【篠塚】 これも変なきっかけだったんですが、あるとき、某出版社からヘアヌードのオファーが来たんですよ。別にやっていいんだけど、それをやってしまうと次は映画の濡れ場シーンとかオファーされるでしょう。そこまではやりたくないし、悩んで佐藤ありすに相談したら「それはともかく今度、世界名作劇場でテーマ曲を担当するから歌ってみない?」とスタッフに紹介されました。
【中将】 あんなに爽やかな名曲なのにヘアヌードきっかけだったんですね(笑)。
【篠塚】 結局、ヘアヌードは断ってるんですよ(笑)。
【中将】 デビュー50周年ということで今からでもお待ちしております(笑)。話を本題に戻しまして……デビュー以来、流転を重ねつつも順風満帆な芸能生活を送ってこられた篠塚さんですが、2001年に活動休止されます。
【篠塚】 母がアルツハイマーになってしまって、父の手に負えなくなったので呼び戻されたんです。そのうちに父も前立腺がんになって……結局、15年も介護が続きましたが、十代から芸能の世界に入って忙しくしていたから、親の最期を看取れたのは良かったと思っています。
【中将】 ご自身もお病気されたと聞きました。
【篠塚】 父を看取るちょっと前から調子が悪くなって、診察を受けたらパニック障害だと言われました。続けて胃潰瘍になって、がんも。結局はストレスだったんでしょうね。

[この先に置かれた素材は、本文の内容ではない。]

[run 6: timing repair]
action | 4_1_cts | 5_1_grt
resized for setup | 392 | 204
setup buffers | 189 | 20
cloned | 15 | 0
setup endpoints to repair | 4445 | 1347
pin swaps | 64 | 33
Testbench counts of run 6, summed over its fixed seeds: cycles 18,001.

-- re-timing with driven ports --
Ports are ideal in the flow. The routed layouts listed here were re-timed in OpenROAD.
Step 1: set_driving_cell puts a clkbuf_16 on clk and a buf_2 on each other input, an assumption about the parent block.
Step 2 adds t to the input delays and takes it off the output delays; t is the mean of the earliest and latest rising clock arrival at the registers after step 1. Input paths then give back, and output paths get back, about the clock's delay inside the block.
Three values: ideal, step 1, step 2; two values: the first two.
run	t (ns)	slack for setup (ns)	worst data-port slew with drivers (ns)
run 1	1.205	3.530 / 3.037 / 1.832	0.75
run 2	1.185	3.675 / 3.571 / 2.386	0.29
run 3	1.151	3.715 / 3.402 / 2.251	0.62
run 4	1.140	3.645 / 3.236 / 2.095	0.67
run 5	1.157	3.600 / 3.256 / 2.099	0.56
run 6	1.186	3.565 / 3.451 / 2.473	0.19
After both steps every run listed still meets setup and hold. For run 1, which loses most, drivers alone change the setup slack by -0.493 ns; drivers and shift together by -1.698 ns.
From an optimization exercise on the open Yosys and OpenROAD flow, aimed at a short achievable clock period and few clock cycles; shortcuts taken in it are not production practice. Only simulation tests tie the RTL to the original design; equivalence was not proved. Power figures rest on the tool's default switching activity, not on a simulated workload.

`flow/design.v`:
```
package vm_pkg;
  localparam int VM_NUM_THREADS = 64;
  localparam int VM_PC_W        = 16;
  localparam int TID_W          = $clog2(VM_NUM_THREADS);
  localparam logic [VM_PC_W-1:0] INACTIVE = 16'hFFFF;
  localparam logic [VM_PC_W-1:0] KILL_REQ = 16'hFFFE;
  typedef enum logic {
    OP_SETVEC         = 1'b0,
    OP_UPDATE_CHANNEL = 1'b1
  } cmd_op_e;
  typedef enum logic [1:0] {
    CH_RESUME = 2'd0,
    CH_PAUSE  = 2'd1,
    CH_KILL   = 2'd2,
    CH_NONE   = 2'd3
  } chan_type_e;
endpackage
module vm_thread_table
#(
  parameter int NUM_THREADS = vm_pkg::VM_NUM_THREADS,
  parameter int PC_W        = vm_pkg::VM_PC_W
) (
  input  logic                           clk,
  input  logic                           reset,
  input  logic [$clog2(NUM_THREADS)-1:0] main_idx,
  output logic [PC_W-1:0]                pc_rd,
  output logic                           paused_rd,
  output logic [PC_W-1:0]                req_pc_rd,
  output logic                           req_paused_rd,
  input  logic                           pc_we,
  input  logic [PC_W-1:0]                pc_wdata,
  input  logic                           paused_we,
  input  logic                           paused_wdata,
  input  logic                           req_clr,
  input  logic [$clog2(NUM_THREADS)-1:0] cmd_idx,
  input  logic                           req_pc_we,
  input  logic [PC_W-1:0]                req_pc_wdata,
  input  logic                           req_paused_we,
  input  logic                           req_paused_wdata
);
  localparam logic [PC_W-1:0] PC_INACTIVE = PC_W'(vm_pkg::INACTIVE);
  logic [PC_W-1:0]        pc_mem     [NUM_THREADS];
  logic [PC_W-1:0]        req_pc_mem [NUM_THREADS];
  logic [NUM_THREADS-1:0] paused_vec;
  logic [NUM_THREADS-1:0] req_paused_vec;
  assign pc_rd         = pc_mem[main_idx];
  assign paused_rd     = paused_vec[main_idx];
  assign req_pc_rd     = req_pc_mem[main_idx];
  assign req_paused_rd = req_paused_vec[main_idx];
  always_ff @(posedge clk) begin
    if (!reset) begin
      for (int i = 0; i < NUM_THREADS; i++) pc_mem[i] <= (i == 0) ? '0 : PC_INACTIVE;
    end else if (pc_we) begin
      pc_mem[main_idx] <= pc_wdata;
    end
  end
  always_ff @(posedge clk) begin
    if (!reset) paused_vec <= '0;
    else if (paused_we) paused_vec[main_idx] <= paused_wdata;
  end
  always_ff @(posedge clk) begin
    if (!reset) begin
      for (int i = 0; i < NUM_THREADS; i++) req_pc_mem[i] <= PC_INACTIVE;
    end else begin
      if (req_clr)   req_pc_mem[main_idx] <= PC_INACTIVE;
      if (req_pc_we) req_pc_mem[cmd_idx]  <= req_pc_wdata;
    end
  end
  always_ff @(posedge clk) begin
    if (!reset) req_paused_vec <= '0;
    else if (req_paused_we) req_paused_vec[cmd_idx] <= req_paused_wdata;
  end
endmodule
module vm_thread_scheduler
#(
  parameter int NUM_THREADS = vm_pkg::VM_NUM_THREADS,
  parameter int PC_W        = vm_pkg::VM_PC_W
) (
  input  logic                           clk,
  input  logic                           reset,
  input  logic                           frame_start,
  output logic                           frame_done,
  output logic                           busy,
  output logic                           run_valid,
  output logic [$clog2(NUM_THREADS)-1:0] run_thread,
  output logic [PC_W-1:0]                run_pc,
  input  logic                           yield_valid,
  input  logic                           yield_kill,
  input  logic [PC_W-1:0]                yield_pc,
  input  logic                           cmd_valid,
  output logic                           cmd_ready,
  input  logic                           cmd_op,
  input  logic [$clog2(NUM_THREADS)-1:0] cmd_first,
  input  logic [$clog2(NUM_THREADS)-1:0] cmd_last,
  input  logic [PC_W-1:0]                cmd_arg
);
  localparam int TW = $clog2(NUM_THREADS);
  localparam logic [TW-1:0]   LAST_IDX    = TW'(NUM_THREADS - 1);
  localparam logic [PC_W-1:0] PC_INACTIVE = PC_W'(vm_pkg::INACTIVE);
  localparam logic [PC_W-1:0] PC_KILL     = PC_W'(vm_pkg::KILL_REQ);
  localparam logic [2:0] S_IDLE  = 3'd0;
  localparam logic [2:0] S_APPLY = 3'd1;
  localparam logic [2:0] S_SCAN  = 3'd2;
  localparam logic [2:0] S_RUN   = 3'd3;
  localparam logic [2:0] S_DONE  = 3'd4;
  localparam logic [1:0] C_IDLE  = 2'd0;
  localparam logic [1:0] C_RANGE = 2'd1;
  localparam logic [1:0] C_ACK   = 2'd2;
  logic [2:0]      state;
  logic [TW-1:0]   idx;
  logic [1:0]      cstate;
  logic [TW-1:0]   cmd_t;
  logic [TW-1:0]   cmd_end;
  vm_pkg::chan_type_e      cmd_type;
  logic [PC_W-1:0] pc_rd;
  logic            paused_rd;
  logic [PC_W-1:0] req_pc_rd;
  logic            req_paused_rd;
  logic            pc_we;
  logic [PC_W-1:0] pc_wdata;
  logic            req_clr;
  logic [TW-1:0]   cmd_idx;
  logic            req_pc_we;
  logic [PC_W-1:0] req_pc_wdata;
  logic            req_paused_we;
  logic            req_paused_wdata;
  logic            runnable;
  logic            is_setvec;
  assign runnable   = (pc_rd != PC_INACTIVE) && !paused_rd;
  assign is_setvec  = (cmd_op == vm_pkg::OP_SETVEC);
  assign busy       = (state != S_IDLE);
  assign frame_done = (state == S_DONE);
  assign run_valid  = (state == S_RUN);
  assign run_thread = run_valid ? idx : '0;
  assign run_pc     = run_valid ? pc_rd : '0;
  assign cmd_ready  = (cstate == C_ACK);
  always_ff @(posedge clk) begin
    if (!reset) begin
      state <= S_IDLE;
      idx   <= '0;
    end else begin
      case (state)
        S_IDLE: if (frame_start) begin
          state <= S_APPLY;
          idx   <= '0;
        end
        S_APPLY: begin
          idx <= idx + 1'b1;
          if (idx == LAST_IDX) state <= S_SCAN;
        end
        S_SCAN: begin
          if (runnable) begin
            state <= S_RUN;
          end else begin
            idx <= idx + 1'b1;
            if (idx == LAST_IDX) state <= S_DONE;
          end
        end
        S_RUN: if (yield_valid) begin
          idx   <= idx + 1'b1;
          state <= (idx == LAST_IDX) ? S_DONE : S_SCAN;
        end
        S_DONE:  state <= S_IDLE;
        default: state <= S_IDLE;
      endcase
    end
  end
  always_comb begin
    pc_we    = 1'b0;
    pc_wdata = pc_rd;
    req_clr  = 1'b0;
    if (state == S_APPLY && req_pc_rd != PC_INACTIVE) begin
      pc_we    = 1'b1;
      pc_wdata = (req_pc_rd == PC_KILL) ? PC_INACTIVE : req_pc_rd;
      req_clr  = 1'b1;
    end else if (state == S_RUN && yield_valid) begin
      pc_we    = 1'b1;
      pc_wdata = yield_kill ? PC_INACTIVE : yield_pc;
    end
  end
  always_ff @(posedge clk) begin
    if (!reset) begin
      cstate   <= C_IDLE;
      cmd_t    <= '0;
      cmd_end  <= '0;
      cmd_type <= vm_pkg::CH_NONE;
    end else begin
      case (cstate)
        C_IDLE: if (cmd_valid) begin
          if (is_setvec || cmd_first > cmd_last) begin
            cstate <= C_ACK;
          end else begin
            cstate   <= C_RANGE;
            cmd_t    <= cmd_first;
            cmd_end  <= cmd_last;
            cmd_type <= vm_pkg::chan_type_e'(cmd_arg[1:0]);
          end
        end
        C_RANGE: begin
          if (cmd_t == cmd_end) cstate <= C_ACK;
          else cmd_t <= cmd_t + 1'b1;
        end
        C_ACK:   cstate <= C_IDLE;
        default: cstate <= C_IDLE;
      endcase
    end
  end
  always_comb begin
    cmd_idx          = cmd_t;
    req_pc_we        = 1'b0;
    req_pc_wdata     = cmd_arg;
    req_paused_we    = 1'b0;
    req_paused_wdata = (cmd_type == vm_pkg::CH_PAUSE);
    if (cstate == C_IDLE) begin
      cmd_idx   = cmd_first;
      req_pc_we = cmd_valid && is_setvec;
    end else if (cstate == C_RANGE) begin
      req_pc_we     = (cmd_type == vm_pkg::CH_KILL);
      req_pc_wdata  = PC_KILL;
      req_paused_we = (cmd_type == vm_pkg::CH_RESUME) || (cmd_type == vm_pkg::CH_PAUSE);
    end
  end
  vm_thread_table #(
    .NUM_THREADS(NUM_THREADS),
    .PC_W       (PC_W)
  ) u_table (
    .clk             (clk),
    .reset           (reset),
    .main_idx        (idx),
    .pc_rd           (pc_rd),
    .paused_rd       (paused_rd),
    .req_pc_rd       (req_pc_rd),
    .req_paused_rd   (req_paused_rd),
    .pc_we           (pc_we),
    .pc_wdata        (pc_wdata),
    .paused_we       (state == S_APPLY),
    .paused_wdata    (req_paused_rd),
    .req_clr         (req_clr),
    .cmd_idx         (cmd_idx),
    .req_pc_we       (req_pc_we),
    .req_pc_wdata    (req_pc_wdata),
    .req_paused_we   (req_paused_we),
    .req_paused_wdata(req_paused_wdata)
  );
endmodule
```
What follows belongs to an exercise in optimizing a design on an open flow for small area; a production flow would make more cautious choices. In this exercise RTL edits were held to simulation tests only and were not proved equivalent to the original.

==> branch xenon <==
==> flow/design.v <==
module clk_div_bank #(
   parameter int unsigned CHANNELS = 12,
   parameter int unsigned CNT_W    = 20,
   parameter int unsigned AW       = 4
) (
   input  logic                clk,
   input  logic                rst_n,
   input  logic                cfg_we,
   input  logic [AW-1:0]       cfg_addr,
   input  logic [CNT_W-1:0]    cfg_div,
   input  logic [CHANNELS-1:0] en,
   input  logic                sync,
   output logic [CHANNELS-1:0] cout,
   output logic [CHANNELS-1:0] tick,
   output logic [CHANNELS-1:0] cfg_pend
);
   localparam int unsigned CAP_SH = CNT_W - 1;
   localparam int unsigned HW     = CNT_W - 1;
   function automatic logic [HW-1:0] rst_half(input int unsigned idx);
      if (idx + 1 >= CAP_SH) rst_half = (HW'(1) << (CAP_SH - 1)) - HW'(1);
      else rst_half = (HW'(1) << idx) - HW'(1);
   endfunction
   logic [HW-1:0] wl_c;
   logic          wb_c;
   logic          whi_c;
   assign whi_c = |cfg_div[CNT_W-1:1];
   assign wb_c  = cfg_div[0] & whi_c;
   assign wl_c  = whi_c ? (cfg_div[CNT_W-1:1] - HW'(!cfg_div[0])) : '0;
   logic [CHANNELS-1:0] pf_q, cout_q, tick_q;
   for (genvar i = 0; i < CHANNELS; i++) begin : g_ch
      logic [HW-1:0] r_q, rn_q, l_q, lr_q, pl_q;
      logic          ph_q, b_q, br_q, pb_q, dflt_q, commit;
      logic          wr, fresh, rz, r_b, r_b1, bnd, rst_c, end_hi, low_c;
      logic [HW-1:0] xl;
      logic          xb;
      assign l_q    = dflt_q ? rst_half(i) : lr_q;
      assign b_q    = br_q && !dflt_q;
      assign r_q    = ~rn_q;
      assign wr     = cfg_we && (cfg_addr == AW'(i));
      assign fresh  = !cout_q[i] && !ph_q;
      assign rz     = (r_q == '0);
      assign r_b    = (r_q == HW'(b_q));
      assign r_b1   = (r_q == HW'(b_q) + HW'(1));
      assign bnd    = !fresh && rz;
      assign rst_c  = !en[i] || sync || bnd;
      assign end_hi = !fresh && !ph_q && r_b1;
      assign low_c  = ph_q || r_b;
      assign commit = rst_c && (wr || pf_q[i]);
      assign xl = (wl_c & {HW{wr}}) | (pl_q & {HW{!wr}});
      assign xb = (wb_c & wr) | (pb_q & !wr);
      always_ff @(posedge clk) begin
         rn_q <= (fresh || end_hi) ? ~l_q : (rn_q + HW'(1));
         if (commit) begin
            lr_q <= xl;
            br_q <= xb;
         end
         pl_q <= xl;
         pb_q <= xb;
      end
      always_ff @(posedge clk or negedge rst_n) begin
         if (!rst_n) begin
            ph_q      <= 1'b0;
            dflt_q    <= 1'b1;
            pf_q[i]   <= 1'b0;
            cout_q[i] <= 1'b0;
            tick_q[i] <= 1'b0;
         end else begin
            cout_q[i] <= !rst_c && (fresh || !low_c);
            tick_q[i] <= bnd && en[i] && !sync;
            if (rst_c) begin
               ph_q    <= 1'b0;
               pf_q[i] <= 1'b0;
               if (wr || pf_q[i]) dflt_q <= 1'b0;
            end else begin
               ph_q    <= !fresh && (low_c || r_b1);
               pf_q[i] <= pf_q[i] || wr;
            end
         end
      end
   end
   assign cout     = cout_q;
   assign tick     = tick_q;
   assign cfg_pend = pf_q;
endmodule
==> flow/flow/run.sh <==
#!/bin/bash
set -euo pipefail
work=$PWD
export AREA_ABC_SCRIPT=$work/flow/abc_area.script
export CTS_ARGS="-sink_clustering_enable -repair_clock_nets -sink_clustering_size 16 -sink_clustering_max_diameter 60 -buf_list sky130_fd_sc_hd__clkbuf_8 -dont_use_dummy_load"
export BUFFER_PORTS_ARGS="-buffer_cell sky130_fd_sc_hd__buf_1"
{ head -n 1 synth_recipe.tcl; cat flow/abc_proc.tcl; tail -n +2 synth_recipe.tcl; } > synth_area.tcl
sed "s|SYNTH_SCRIPT=[^ ]*|SYNTH_SCRIPT=$work/synth_area.tcl|" standard.sh > synth_area.sh
bash synth_area.sh synth > synth_make.log 2>&1
bash standard.sh > standard_make.log 2>&1
==> flow/flow/abc_area.script <==
strash
&get -n
&st
&dc2
&dch
&nf -R 1000
&st
&dc2
&syn2
&dch
&nf -R 1000
&st
&dch
&nf -R 1000
&put
strash
&get -n
&st
&dc2
&dch
&nf -R 1000
&st
&dch
&nf -R 1000
&put
strash
&get -n
&st
&dc2
&dch
&nf -R 1000
&st
&dch
&nf -R 1000
&put
topo
==> flow/flow/abc_proc.tcl <==
# Run ABC with this flow's area-oriented script in place of the one ORFS picks; every other
# argument (liberty, dont_use cells, constraints) is kept as ORFS sets it.
proc abc {args} {
  set i [lsearch $args -script]
  if {$i >= 0} { lset args [expr {$i + 1}] $::env(AREA_ABC_SCRIPT) }
  yosys abc {*}$args
}
==> flow/standard.sh <==
#!/bin/bash
# synth_recipe.tcl (not shown) runs the flow's synth.tcl, then flattens the netlist and writes it again
# the make line also repeats each setting of config.mk as NAME=value (left out here)
make -C /OpenROAD-flow-scripts/flow DESIGN_CONFIG=/design/flow/config.mk WORK_HOME=/design/flow/orfs CLKGATE_MAP_FILE= SYNTH_SCRIPT=/design/flow/synth_recipe.tcl "${@:-finish}"
==> flow/config.mk <==
export PLATFORM = sky130hd
export DESIGN_NAME = clk_div_bank
export DESIGN_NICKNAME = clk_div_bank
export VERILOG_FILES = /design/flow/design.v
export SDC_FILE = /design/flow/constraint.sdc
export NUM_CORES = 4
export LEC_CHECK = 0
export CAP_MARGIN = 20
export CORE_MARGIN = 2
export CORE_UTILIZATION = 70
export SLEW_MARGIN = 20
==> flow/constraint.sdc <==
create_clock -name core_clock -period 5.0 [get_ports {clk}]
set_input_delay 1.0000 -clock core_clock [delete_from_list [all_inputs] [get_ports {clk}]]
set_output_delay 1.0000 -clock core_clock [all_outputs]
set_load 0.01 [all_outputs]
==> branch sierra (differences from branch xenon) <==
==> flow/design.v, changed modules only <==
module clk_div_bank #(
   parameter int unsigned CHANNELS = 12,
   parameter int unsigned CNT_W    = 20,
   parameter int unsigned AW       = 4
) (
   input  logic                clk,
   input  logic                rst_n,
   input  logic                cfg_we,
   input  logic [AW-1:0]       cfg_addr,
   input  logic [CNT_W-1:0]    cfg_div,
   input  logic [CHANNELS-1:0] en,
   input  logic                sync,
   output logic [CHANNELS-1:0] cout,
   output logic [CHANNELS-1:0] tick,
   output logic [CHANNELS-1:0] cfg_pend
);
   localparam int unsigned CAP_SH = CNT_W - 1;
   localparam int unsigned HW     = CNT_W - 1;
   function automatic logic [HW-1:0] rst_half(input int unsigned idx);
      if (idx + 1 >= CAP_SH) rst_half = (HW'(1) << (CAP_SH - 1)) - HW'(1);
      else rst_half = (HW'(1) << idx) - HW'(1);
   endfunction
   logic [HW-1:0] wl_c;
   logic          wb_c;
   logic          whi_c;
   assign whi_c = |cfg_div[CNT_W-1:1];
   assign wb_c  = cfg_div[0] & whi_c;
   assign wl_c  = whi_c ? (cfg_div[CNT_W-1:1] - HW'(!cfg_div[0])) : '0;
   logic [CHANNELS-1:0] pf_q, cout_q, tick_q;
   for (genvar i = 0; i < CHANNELS; i++) begin : g_ch
      logic [HW-1:0] r_q, l_q, pl_q;
      logic          ph_q, b_q, pb_q;
      logic          wr, fresh, rz, r_b, r_b1, bnd, rst_c, end_hi, low_c;
      assign wr     = cfg_we && (cfg_addr == AW'(i));
      assign fresh  = !cout_q[i] && !ph_q;
      assign rz     = (r_q == '0);
      assign r_b    = (r_q == HW'(b_q));
      assign r_b1   = (r_q == HW'(b_q) + HW'(1));
      assign bnd    = !fresh && rz;
      assign rst_c  = !en[i] || sync || bnd;
      assign end_hi = !fresh && !ph_q && r_b1;
      assign low_c  = ph_q || r_b;
      always_ff @(posedge clk) begin
         r_q <= (fresh || end_hi) ? l_q : (r_q - HW'(1));
         if (wr) begin
            pl_q <= wl_c;
            pb_q <= wb_c;
         end
      end
      always_ff @(posedge clk or negedge rst_n) begin
         if (!rst_n) begin
            ph_q      <= 1'b0;
            l_q       <= rst_half(i);
            b_q       <= 1'b0;
            pf_q[i]   <= 1'b0;
            cout_q[i] <= 1'b0;
            tick_q[i] <= 1'b0;
         end else begin
            cout_q[i] <= !rst_c && (fresh || !low_c);
            tick_q[i] <= bnd && en[i] && !sync;
            if (rst_c) begin
               ph_q    <= 1'b0;
               pf_q[i] <= 1'b0;
               if (wr) begin
                  l_q <= wl_c;
                  b_q <= wb_c;
               end else if (pf_q[i]) begin
                  l_q <= pl_q;
                  b_q <= pb_q;
               end
            end else begin
               ph_q    <= !fresh && (low_c || r_b1);
               pf_q[i] <= pf_q[i] || wr;
            end
         end
      end
   end
   assign cout     = cout_q;
   assign tick     = tick_q;
   assign cfg_pend = pf_q;
endmodule
==> flow/run.sh (new file) <==
#!/bin/bash
# synth_recipe.tcl (not shown) runs the flow's synth.tcl, then flattens the netlist and writes it again
# the make line also repeats each setting of config.mk as NAME=value (left out here)
make -C /OpenROAD-flow-scripts/flow DESIGN_CONFIG=/design/flow/config.mk WORK_HOME=/design/flow/orfs CLKGATE_MAP_FILE= SYNTH_SCRIPT=/design/flow/synth_recipe.tcl finish
CORE_UTILIZATION = 40   (was 70)
removed: flow/flow/run.sh
removed: flow/flow/abc_area.script
removed: flow/flow/abc_proc.tcl
removed: flow/standard.sh
==> out/qor.txt <==
Met2 Usage GRT: 35.7%
Worst reg2reg path depth: 5
Comb_multi_in: 2047
Status: finished clean
Worst path buffer plus inverter count: 2
-- figures above: branch sierra

==> out/qor.txt <==
Comb_multi_in: 1688
Most common cell after layout, fill and taps aside: dfxtp_1
Status: finished clean
Sequential area share after synthesis: 65.8%
Worst reg2reg path depth: 7
-- figures above: branch xenon

==> afterwards: timing with drivers on the ports <==
Ports are ideal in the flow. The routed layouts listed here were re-timed in OpenROAD. Step 1: set_driving_cell puts a clkbuf_16 on clk and a buf_2 on each other input, an assumption about the parent block. Step 2 also shifts input and output timing later by t, the mid clock arrival at the registers, as if the neighbouring blocks saw the same clock. Three values: ideal ports, drivers, drivers and shift; two values: the first two.
run	shift t [ns]	setup slack, ns	worst data-port slew with drivers (ns)
branch xenon	0.695	1.430 / 1.430 / 1.053	0.11
branch sierra	0.689	1.127 / 1.165 / 0.476	0.10
After both steps setup and hold are still met in every run listed. For branch sierra, which loses most, drivers alone change the setup slack by +0.038 ns; drivers and shift together by -0.651 ns.
Context: an optimization exercise on an open-source flow, tuned for small area, a short achievable clock period and few clock cycles per item. The choices shown serve that exercise and are no tape-out recipe.
Where RTL was checked, it was by simulation tests only, not by an equivalence proof against the original.

Design act_requant_pipe, start of the top module:
module act_requant_pipe #(
   parameter int LANES    = 4,
   parameter int IN_W     = 24,
   parameter int OUT_W    = 8,
   parameter int DQ_SHIFT = 13,
   parameter int RQ_SHIFT = 8,
   parameter int LEN_W    = 16
) (
   input  logic                clk,
   input  logic                rst,
   input  logic                start,
   input  logic [1:0]          cfg_mode,
   input  logic [IN_W-1:0]     cfg_bias,
   input  logic [7:0]          cfg_dq_scale,
   input  logic [7:0]          cfg_rq_scale,
   input  logic [LEN_W-1:0]    cfg_len,
   input  logic                in_valid,
   output logic                in_ready,
   input  logic [LANES*IN_W-1:0] in_data,
   output logic                out_valid,
   input  logic                out_ready,
   output logic [LANES*OUT_W-1:0] out_data,
   output logic                out_last,
   output logic                busy,
   output logic                done,
   output logic [15:0]         sat_cnt
);
Size in the first run: about 600 flip-flops, ~210 I/O pins, roughly 0.076 mm2 of cells after synthesis.
==> flow/config.mk <==
export PLATFORM = sky130hd
export DESIGN_NAME = act_requant_pipe
export DESIGN_NICKNAME = act_requant_pipe
export VERILOG_FILES = /design/flow/design.v
export SDC_FILE = /design/flow/constraint.sdc
export NUM_CORES = 4
export LEC_CHECK = 0
export CAP_MARGIN = 20
export CORE_MARGIN = 2
export CORE_UTILIZATION = 40
export CTS_BUF_LIST = sky130_fd_sc_hd__clkbuf_4 sky130_fd_sc_hd__clkbuf_8
export SETUP_SLACK_MARGIN = 5
export SLEW_MARGIN = 20
==> flow/constraint.sdc <==
create_clock -name core_clock -period 13.0 [get_ports {clk}]
set_input_delay 2.6000 -clock core_clock [delete_from_list [all_inputs] [get_ports {clk}]]
set_output_delay 2.6000 -clock core_clock [all_outputs]
set_load 0.01 [all_outputs]
standard.sh (not shown) runs the stock make flow with config.mk's settings and CLKGATE_MAP_FILE= SYNTH_SCRIPT=/design/flow/synth_recipe.tcl, a recipe that flattens the netlist after the stock synthesis.
==> flow/flow/run.sh <==
#!/bin/bash
# Standard layout, with port buffers of a stronger type than buffer_ports picks by default.
cp standard.sh standard.sh.txt 2>/dev/null
export BUFFER_PORTS_ARGS="-buffer_cell sky130_fd_sc_hd__buf_4"
bash standard.sh > standard.log 2>&1
The first run ran to the end with no violations.
Testbench counts at the start, summed over its fixed seeds: cycles 14,501, beats 13,349.
From an optimization exercise on the open Yosys and OpenROAD flow, aimed at a short achievable clock period and few clock cycles; shortcuts taken in it are not production practice. In this exercise RTL edits were held to simulation tests only and were not proved equivalent to the original. No activity file was given, so power comes from the tool's default toggle rates.

<file path="config.mk">
export PLATFORM = sky130hd
export DESIGN_NAME = cpu_core
export DESIGN_NICKNAME = cpu_core
export VERILOG_FILES = /design/flow/design.v
export SDC_FILE = /design/flow/constraint.sdc
export NUM_CORES = 4
export LEC_CHECK = 0
export ABC_CLOCK_PERIOD_IN_PS = 2200
export CAP_MARGIN = 20
export CORE_MARGIN = 2
export CORE_UTILIZATION = 35
export SETUP_SLACK_MARGIN = 3.6
export SLEW_MARGIN = 20
</file>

【中将】 今は健康になられてなによりですが、復帰は大変じゃなかったですか?
【篠塚】 知り合いもほとんど一線から退いたり亡くなったりしていたので、浦島太郎状態でしたね。でもあるとき、友だちが遊びに来てスマホにInstagramを入れてくれたんです。初めのうちはどう使っていいものやら検討つかなくて放置していたんですけど、関西でDJをしているずーしみちゃんが「飼っているワンちゃんのハッシュタグを作りましょうよ」と提案してくれて。投稿しているうちにファンの方たちと交流が始まって、活動の機会も増えて今に至るという感じですね。
【中将】 久しぶりに活動再開されてご心境はいかがでしょうか。
【篠塚】 今思えば娘にそばにいてほしくて苦し紛れの言葉だったと思うのですが、介護中に父から「もうお前のことなんか誰も待ってやしないよ」と言われて落ち込んでいました。でも久しぶりにライブをすると、何人もの熱狂的なファンの方が来て喜んでいただけるんですね。ブランクはあったけど、本当にこの世界に戻ってきて良かったなと実感してます。
【中将】 そのなかで今年、『月影のTOKYO』(1980)が、『月影のTOKYO(NEW TOKYO MIX)』というニューバージョンになってリリースされました。これはどんな経緯で誕生したのでしょうか?
【篠塚】 最近はDJイベントに呼んでいただくことが多いのですが、そこで今回のアレンジを担当したコモエスタ八重樫さんにご紹介いただいたんです。私のことをずっと気にかけていただいてたそうで、何かやりましょうとすぐに形になりました。制作もやりやすくて、とても楽しいお仕事でしたね。